● AVAILABLE RECORDS
==*==

File: src/rtl/counter_seq_checker_seg7.sv
// rtl/counter_seq_checker_seg7.sv - hex digit to 7-segment decoder (module seg7_decode)
// Ports: value[3:0] in  - nibble to display
//        segments[6:0] out - active-high segments, bit 6 = a ... bit 0 = g
module seg7_decode (
  input  logic [3:0] value,
  output logic [6:0] segments
);

  always_comb begin
    segments = 7'b0000000;
    case (value)
      4'h0: segments = 7'b1111110;
      4'h1: segments = 7'b0110000;
      4'h2: segments = 7'b1101101;
      4'h3: segments = 7'b1111001;
      4'h4: segments = 7'b0110011;
      4'h5: segments = 7'b1011011;
      4'h6: segments = 7'b1011111;
      4'h7: segments = 7'b1110000;
      4'h8: segments = 7'b1111111;
      4'h9: segments = 7'b1111011;
      4'hA: segments = 7'b1110111;
      4'hB: segments = 7'b0011111;
      4'hC: segments = 7'b1001110;
      4'hD: segments = 7'b0111101;
      4'hE: segments = 7'b1001111;
      4'hF: segments = 7'b1000111;
      default: segments = 7'b0000000;
    endcase
  end

endmodule

File: config.mk
export PLATFORM = sky130hd
export DESIGN_NAME = seg7_decode
export DESIGN_NICKNAME = d
export VERILOG_FILES = /design/src/rtl/counter_seq_checker_seg7.sv
export SDC_FILE = /design/constraint.sdc
export NUM_CORES = 1
export LEC_CHECK = 0
export ABC_AREA = 1
export BUFFER_PORTS_ARGS = -buffer_cell sky130_fd_sc_hd__buf_2
export CAP_MARGIN = 20
export CORE_AREA = 10 10 47 49
export DETAILED_ROUTE_END_ITERATION = 7
export DIE_AREA = 0 0 57 59
export PLACE_DENSITY = 0.36
export SYNTH_ARGS = -nofsm -noshare
export SYNTH_HDL_FRONTEND = slang
export SYNTH_SLANG_ARGS = --single-unit
File: constraint.sdc
create_clock -name vclk -period 0.9
set_input_delay 0.09 -clock vclk [all_inputs]
set_output_delay 0.09 -clock vclk [all_outputs]
set_load 0.05 [all_outputs]
==> key figures, run 1 <==
Route
  – First-pass iteration count of the detailed router: 2
  – Final antenna-violating net count: 0
  – DR vias/cell: between 4 and 5
  – WL final: approximately 800 um
  – DRT iter0 DRCs: 4
  – Routed vias: ~360
  – Residual DRC: 0
  – Avg WL per Cell: between 9 and 10 um

Floorplanning
  – Initial core utilization: approximately 19%
  – Die X: about 57 um
  – Die area: roughly 3400 sq um
  – Core box area: between 1000 and 1500 sq um
  – Row count: 14
  – Die Ht: between 50 and 60 um
  – I/O pin cnt: 11

Yosys
  – Post-Syn Area: 270 sq um
  – Yosys top cell area share: 38.9%
  – Distinct cells, synth: 9
  – Compound-gate portion of the synthesized area: under 10%
  – Syn Area/Cell: roughly 5.2 sq um
  – Ranking of synthesized cells by area: nand2_1, ha_1, inv_1
  – Largest family of logic cells by synthesized area: simple AND/OR/NAND/NOR gates
  – Synth Area in Simple Gates: about half
  – Syn Inst Count: 52
  – Yosys top cell by area: nand2_1
  – Seq/Total Area, Yosys: 0%
  – Syn Nets: 63
  – Synth Area in Adders: roughly 32%
  – Mux contribution to synthesized area: 0%
  – Post-synthesis xor/xnor area fraction: 0%
  – Synth warnings: 0

Timing
  – Max-slew violations: 0
  – Max_slew headroom: approximately 90%
  – Worst-Margin Slew: around 160 ps
  – Final Hold Viols: 0
  – Post-layout worst setup margin: -52.4 ps
  – Fin crit share: 106%
  – Final setup vio count: 6
  – Max Clk Rate: between 1000 and 1500 MHz
  – Min cycle time layout: approximately 950 ps
  – Unrepaired setup endpoints after global routing: true

Power
  – Worst VDD drop: slightly below 200 uV
  – Tot Pwr: slightly above 400 uW
  – Power Dens Cells: around 660 nW/um^2
  – Leak Pwr: 0.304 nW

Outcome
  – Status: complete, but fails checks
  – Failing checks: setup timing

Global routing
  – Vias in the first global route: approximately 350
  – Largest net degree at the start of global routing: 9
  – GRT overflow: 0
  – Global-route wire length before repair: ~1.4 mm
  – Initial antenna violation count: 0
  – Tot GR Track Use: 4.70%

Final layout
  – Seq cells: 0
  – Non-Filler Instances: 86
  – Area growth syn-to-layout: 127%
  – Final design utilization: 43.8%
  – Layout net count: 83
  – Final instance area: between 600 and 700 sq um
  – # clk buffers: 0
  – Diode count: 0
  – Share of post-route cells with drive strength above 1: 60.0%
  – Register area: 0 sq um

Placement
  – Port bufs: 11
  – RD Place Congestion: 0.726
  – Post-DP Area: between 400 and 500 sq um
  – Cells after DPL: 86
  – Sum of net half-perimeters after detailed placement: between 600 and 700 um

Worst setup path
  – Crit end category: output pin
  – Crit start category: primary input
  – Kind of critical path: in2out
  – Crit path required time: between 800 and 900 ps
  – Worst Setup SP: value[0]
  – CP Max Fanout: 4
  – CP arrival: ~860 ps

Flow run
  – MaxCap Viol Count: 0

Worst hold path
  – HP Class: in2out
  – HP Start: value[2]
final timing paths:
kind,endpoint,slack (ps),cells after the start
worst max-delay path,segments[3],-50,8
worst min-delay path,segments[5],680,5
timing repair:
action	CTS	global route
hold buffers	0	0
resized for setup	52	6
endpoints found under the setup margin	7	7
buffers inserted	0	0
pin swaps	5	5
per-stage QoR:
stage               worst slack, ps  TNS (ps)  hold slack (ps)
detailed placement             -293     -1520              728
floorplan                     -8.56     -8.56              459
CTS                           -64.9      -252              687
global placement               -305     -1610              735
global route                   -114      -515              712
finish                        -52.4      -145              682
layout by cell type, fill, tap and decap left out:
cell and count:
buf_12 2, buf_2 1, buf_4 5, buf_6 5, buf_8 5, clkbuf_4 1
ha_1 1, ha_2 1, ha_4 5, inv_1 2, inv_2 4, inv_8 2
nand2_1 20, nand2_2 9, nand3_1 3, nand3_2 1, nor2_1 1, o21ai_0 1
o21ai_2 1
worst max-delay path: stages:
cell and delay (ps):
buf_12 100, inv_8 40, ha_4 250, nand2_2 50, o21ai_2 50, nand2_1 70
nand2_2 80, buf_8 140
per-layer routing:
metal  track usage [%]  vias up  part of all wire [%]
li1                  -      190                     -
met1              5.68      161                    46
met2              9.15        7                    51
met3             0.429        0                   3.3
met4                 0        0                     0
met5                 0        -                     0
kinds of logic after synthesis:
logic type	Yosys count
and+or+nand+nor	34
buffers and inverters	9
AOI/OAI and AO/OA	2
adders and majority gates	7
cell type report:
| cell class | instances | area [sq um] |
|---|---|---|
| Inverter | 8 | 45.0 |
| Fill cell | 152 | 788 |
| Timing Repair Buffer | 19 | 221 |
| Multi-Input combinational cell | 43 | 327 |
| Tap cell | 16 | 20.0 |
synth_stat cells, drive strengths merged:
cell,count
nor2,1
buf,1
nand2,29
ha,7
nand3,4
o21ai,2
inv,8
power by group:
part           leakage, nW  switching (mW)  internal [mW]
logic                0.304           0.229          0.173
registers                0               0              0
clock network            0               0              0
total                0.304           0.229          0.173
Power figures use the tool's default switching activity.
==> run 2, diff against run 1 <==
==> constraint.sdc (replaced) <==
create_clock -name vclk -period 1.1
set_input_delay 0.11 -clock vclk [all_inputs]
set_output_delay 0.11 -clock vclk [all_outputs]
set_load 0.05 [all_outputs]
==> run 2 against run 1 <==
Effect of this change:
- the run now ends clean
- wire length decreased by 9.4%
- sequential cell count did not move
- cell area down 28%
- worst setup slack improved by 120 ps
- critical path depth up 1
- hold slack got worse by 20 ps
- critical path type unchanged
==> key figures, run 2 (synthesis results as in run 1) <==
Outcome
  – Status: completed

Worst setup path
  – Top cell by count, worst path: nand2_1
  – Buf/Inv on CP: 4
  – CP arrival: ~920 ps
  – Crit path required time: between 900 and 1000 ps
  – Crit end category: output pin
  – Slowest-stage cell, CP: ha_2
  – Crit start category: primary input
  – CP max stage delay: between 150 and 200 ps
  – Top delay family on crit path: buffers and inverters
  – Kind of critical path: in2out
  – Critical-path cell list: buf_6 -> buf_4 -> ha_2 -> inv_2 -> nand2_2 -> nand2_1 -> nand2_1 -> nand2_1 -> buf_6
  – CP Max Fanout: 4

Route
  – Avg WL per Cell: between 8 and 9 um
  – Final antenna-violating net count: 0
  – DRT iter0 DRCs: 1
  – Routed vias: 335
  – Residual DRC: 0
  – WL final: around 700 um
  – First-pass iteration count of the detailed router: 2
  – DR vias/cell: roughly 4

Placement
  – Setup WS pre-CTS: -101 ps
  – Post-DP Area: around 380 sq um
  – Port bufs: 11
  – Cells after DPL: 84
  – RD Place Congestion: between 0.6 and 0.7
  – Sum of net half-perimeters after detailed placement: roughly 630 um

Timing
  – Post-layout worst setup margin: about 65 ps
  – Max Clk Rate: a little under 1000 MHz
  – Max_slew headroom: between 80 and 90%
  – Final setup vio count: 0
  – Min cycle time layout: about 1000 ps
  – Final Hold Viols: 0
  – Max-slew violations: 0
  – Fin crit share: 94.1%
  – Worst-Margin Slew: about 160 ps
  – Unrepaired setup endpoints after global routing: false

Flow run
  – MaxCap Viol Count: 0

Floorplanning
  – Row count: 14
  – Core box area: 1400 sq um
  – Initial core utilization: about a fifth
  – I/O pin cnt: 11
  – Die area: roughly 3400 sq um
  – Die X: approximately 57 um
  – Die Ht: between 50 and 60 um

Global routing
  – Global-route wire length before repair: about 1.2 mm
  – Tot GR Track Use: under 10%
  – Largest net degree at the start of global routing: 9
  – Initial antenna violation count: 0
  – GRT overflow: 0
  – Vias in the first global route: about 300

Final layout
  – Layout net count: 81
  – Area growth syn-to-layout: 62.5%
  – Final design utilization: 31.3%
  – Share of post-route cells with drive strength above 1: a little under two fifths
  – Fill cells: 186
  – Final instance area: between 400 and 500 sq um
  – Most common cell after layout, fill and taps aside: nand2_1
  – Seq cells: 0
  – Diode count: 0
  – Register area: 0 sq um
  – # clk buffers: 0
  – Non-Filler Instances: 84
  – Most frequent cells in the layout: nand2_1, buf_4, ha_1, buf_6

Power
  – Leak Pwr: 0.263 nW
  – Power Dens Cells: between 500 and 600 nW/um^2
  – Worst VDD drop: around 130 uV

CTS
  – Postcts setup bufs: 0

Worst hold path
  – HP Class: in2out
==> run 2: final cells by class <==
class	count	area, sq um	share of cell area, %
Tap cell	16	20.0	4.56
Multi-Input combinational cell	43	243	55.3
Timing Repair Buffer	17	141	32.2
Inverter	8	35.0	7.98
==> run 2: worst paths after layout <==
path	from	to	slack (ps)	cells after the start
hold / removal	value[3]	segments[4]	660	4
setup / recovery	value[1]	segments[3]	70	9
==> run 2: metrics by stage <==
step / power [mW] / hold WS [ps] / TNS [ps]
floorplan: 0.152 / 576 / 0
global placement: 0.217 / 678 / -436
global route: 0.269 / 684 / 0
CTS: 0.238 / 662 / 0
detailed placement: 0.215 / 679 / -368
finish: 0.247 / 662 / 0
==> run 2: metal layers <==
| layer | GRT usage, % | part of all wire, % | vias up |
|---|---|---|---|
| li1 | - | - | 186 |
| met3 | 0 | 0.28 | 0 |
| met4 | 0 | 0 | 0 |
| met5 | 0 | 0 | - |
| met2 | 8.84 | 56 | 4 |
| met1 | 4.23 | 44 | 145 |
==> run 2: report_power, final <==
| part | internal [mW] | switching [mW] |
|---|---|---|
| logic | 0.0886 | 0.159 |
| clock network | 0 | 0 |
| registers | 0 | 0 |
==> run 2: tightest hold or removal path, stage by stage <==
cell and delay, ps:
buf_2 140, nand2_1 70, nand2_1 50, buf_4 180
==> run 2: what timing repair did <==
item	CTS	global route
resized for setup	12	12
endpoints found under the setup margin	7	7
hold buffers	0	0
pin swaps	0	3
==> run 3, diff against run 2 <==
--- a/config.mk
+++ b/config.mk
@@ -11,7 +11,9 @@
 export CORE_AREA = 10 10 47 49
 export DETAILED_ROUTE_END_ITERATION = 7
 export DIE_AREA = 0 0 57 59
+export GPL_ROUTABILITY_DRIVEN = 1
 export PLACE_DENSITY = 0.36
+export RECOVER_POWER = 100
 export SYNTH_ARGS = -nofsm -noshare
 export SYNTH_HDL_FRONTEND = slang
 export SYNTH_SLANG_ARGS = --single-unit
==> run 3 against run 2 <==
Effect of this change:
- cell area is the same
- wire length shrank 0.14%
- core utilization is the same
- maximum frequency is the same
- critical path type unchanged
- largest cell class unchanged
- highest routed layer unchanged
==> key figures, run 3 (synthesis results as in run 1) <==
Timing
  – Worst-Margin Slew: approximately 160 ps
  – Post-layout worst setup margin: roughly 65 ps
  – Max_slew headroom: about nine tenths
  – Max Clk Rate: a little under 1000 MHz
  – Max-slew violations: 0
  – Final setup vio count: 0
  – Unrepaired setup endpoints after global routing: false
  – Final Hold Viols: 0
  – Fin crit share: between 90% and 100%
  – Min cycle time layout: 1030 ps

Power
  – Worst VDD drop: between 100 and 150 uV
  – Leak Pwr: roughly 0.26 nW
  – Tot Pwr: ~250 uW
  – Power Dens Cells: around 560 nW/um^2

Flow run
  – MaxCap Viol Count: 0

Route
  – DRT iter0 DRCs: 1
  – Residual DRC: 0
  – Avg WL per Cell: 8.48 um
  – First-pass iteration count of the detailed router: 2
  – Final antenna-violating net count: 0
  – Routed vias: approximately 340
  – WL final: between 700 and 800 um
  – DR vias/cell: around 4

Final layout
  – Fill cells: approximately 190
  – Seq cells: 0
  – Register area: 0 sq um
  – Area growth syn-to-layout: 62.5%
  – Diode count: 0
  – Share of post-route cells with drive strength above 1: between 30% and 40%
  – Layout net count: around 80
  – Multi-input logic area: 243 sq um
  – # clk buffers: 0
  – Most common cell after layout, fill and taps aside: nand2_1
  – Most frequent cells in the layout: nand2_1, buf_4, ha_1, buf_6
  – Final instance area: 439 sq um

Worst setup path
  – Worst Setup SP: value[1]
  – Slowest-stage cell, CP: ha_2
  – Crit path to: segments[3]
  – Top cell by count, worst path: nand2_1
  – CP arrival: 920 ps
  – Crit path required time: between 900 and 1000 ps
  – CP Max Fanout: 4
  – Buf/Inv on CP: 4
  – CP Depth: 9
  – Top delay family on crit path: buffers and inverters
  – Crit start category: primary input
  – Critical-path cell list: buf_6 -> buf_4 -> ha_2 -> inv_2 -> nand2_2 -> nand2_1 -> nand2_1 -> nand2_1 -> buf_6
  – Crit end category: output pin
  – CP max stage delay: between 150 and 200 ps
  – Kind of critical path: in2out

Placement
  – Port bufs: 11
  – Setup WS pre-CTS: -101 ps
  – Post-DP Area: 383 sq um
  – RD Place Congestion: around 0.65
  – Sum of net half-perimeters after detailed placement: between 600 and 700 um

Outcome
  – Status: completed

Floorplanning
  – Die Ht: 59 um
  – Row count: 14
  – Core box area: between 1000 and 1500 sq um
  – Die area: 3360 sq um
  – I/O pin cnt: 11
  – Die X: ~57 um
  – Initial core utilization: 19.3%

Global routing
  – Largest net degree at the start of global routing: 9
  – Tot GR Track Use: under 10%
  – Initial antenna violation count: 0
  – Global-route wire length before repair: between 1 and 1.5 mm
  – Vias in the first global route: between 300 and 400
  – GRT overflow: 0

Worst hold path
  – HP Class: in2out
  – HP Start: value[3]
-- run 3: stage by stage --
| step | setup TNS [ps] | util, % | hold slack (ps) | instances |
|---|---|---|---|---|
| 2_1_floorplan | 0 | - | 576 | 52 |
| 3_3_place_gp | -436 | 27.3 | 678 | 84 |
| 3_5_place_dp | -368 | 27.3 | 679 | 84 |
| 4_1_cts | 0 | 29.3 | 662 | 84 |
| 5_1_grt | 0 | 31.3 | 684 | 84 |
| 6_report | 0 | 31.3 | 662 | 84 |
-- run 3: worst min-delay path by stage --
| stage | depth (start not counted) | to | slack, ps |
|---|---|---|---|
| 4_1_cts | 4 | segments[4] | 660 |
| 6_report | 4 | segments[4] | 660 |
| 5_1_grt | 4 | segments[4] | 680 |
| 3_5_place_dp | 4 | segments[4] | 680 |
| 2_1_floorplan | 5 | segments[2] | 580 |
| 3_3_place_gp | 4 | segments[4] | 680 |
-- run 3: repair_timing --
item                       4_1_cts  5_1_grt
setup buffers                    0        0
gates resized for setup         12       12
hold buffers                     0        0
pin swaps                        0        3
cloned                           0        0
setup endpoints to repair        7        7
-- run 3: final cells by class --
cell class	instances	share of cell area (%)
well taps	16	4.56
inverters	8	7.98
multi-input cells	43	55.3
repair buffers	17	32.2
-- run 3: tightest hold or removal path, cell delays in order --
cell,delay (ps)
buf_2,140
nand2_1,70
nand2_1,50
buf_4,180
-- run 3: per-layer routing --
metal	vias to the layer above	routed length [um]	track usage, %
li1	186	-	-
met4	0	0	0
met2	4	395	8.84
met1	145	314	4.23
met5	-	0	0
met3	0	2	0
-- run 3: report_power, final --
| part | total [mW] | switching (mW) | leakage [nW] | internal [mW] |
|---|---|---|---|---|
| logic | 0.247 | 0.159 | 0.263 | 0.0882 |
| registers | 0 | 0 | 0 | 0 |
| clock network | 0 | 0 | 0 | 0 |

==*==

● PROBLEM REQUIREMENTS
Count the lines in the listing where the string "constraint" appears. Answer with the number only.

● EXERCISE ANSWER
3